◆ **Action item**
Type out all the data below, word for word.

◆ **Stored data**
## job 101
// ws2812_top
module ws2812_top(input clk, input reset, input spi_valid, input spi_data, output led);
Size in the first run: ~5200 cells after synthesis, about 5 I/O pins.
make LEC_CHECK=0 CAP_MARGIN=15 CORE_ASPECT_RATIO=0.72 CORE_MARGIN=2 CORE_UTILIZATION=72 CTS_CLUSTER_SIZE=72 GPL_ROUTABILITY_DRIVEN=1 PLACE_DENSITY_LB_ADDON=0.0 SETUP_SLACK_MARGIN=2.15 SLEW_MARGIN=20 finish   # period 7.51 ns
run.sh (not shown) runs the stock make flow with config.mk's settings and CLKGATE_MAP_FILE=.
Here is what was changed in the inputs of job 102 compared with job 101.
- SETUP_SLACK_MARGIN changed from 2.15 to -0.38
- CAP_MARGIN changed from 15 to 20
- CORE_ASPECT_RATIO changed from 0.72 to 0.71
### Flow results
- Job 102 vs job 101 — final worst slack dropped 0.24 ns.
- Looking at job 102 and job 101, the instance count along the most critical hold path is a wash.
- Final-stage net count: job 102 vs job 101 — no meaningful difference
- Footprint of the flip-flops and latches came out exactly the same in job 102 and job 101.
- Combinational power went up slightly going from job 101 to job 102.
- Job 101 → job 102: core region area saw little to no change, layout clock buffer count saw an increase, final area saw little to no change.
- According to the power report, total power for job 102 is lower than for job 101.
- Worst hold slack of job 102 is on par with job 101.
- Job 101 and job 102 ended up with roughly the same fraction of standard cell area that is sequential.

◆ **Completed task**
## job 101
// ws2812_top
module ws2812_top(input clk, input reset, input spi_valid, input spi_data, output led);
Size in the first run: ~5200 cells after synthesis, about 5 I/O pins.
make LEC_CHECK=0 CAP_MARGIN=15 CORE_ASPECT_RATIO=0.72 CORE_MARGIN=2 CORE_UTILIZATION=72 CTS_CLUSTER_SIZE=72 GPL_ROUTABILITY_DRIVEN=1 PLACE_DENSITY_LB_ADDON=0.0 SETUP_SLACK_MARGIN=2.15 SLEW_MARGIN=20 finish   # period 7.51 ns
run.sh (not shown) runs the stock make flow with config.mk's settings and CLKGATE_MAP_FILE=.
Here is what was changed in the inputs of job 102 compared with job 101.
- SETUP_SLACK_MARGIN changed from 2.15 to -0.38
- CAP_MARGIN changed from 15 to 20
- CORE_ASPECT_RATIO changed from 0.72 to 0.71
### Flow results
- Job 102 vs job 101 — final worst slack dropped 0.24 ns.
- Looking at job 102 and job 101, the instance count along the most critical hold path is a wash.
- Final-stage net count: job 102 vs job 101 — no meaningful difference
- Footprint of the flip-flops and latches came out exactly the same in job 102 and job 101.
- Combinational power went up slightly going from job 101 to job 102.
- Job 101 → job 102: core region area saw little to no change, layout clock buffer count saw an increase, final area saw little to no change.
- According to the power report, total power for job 102 is lower than for job 101.
- Worst hold slack of job 102 is on par with job 101.
- Job 101 and job 102 ended up with roughly the same fraction of standard cell area that is sequential.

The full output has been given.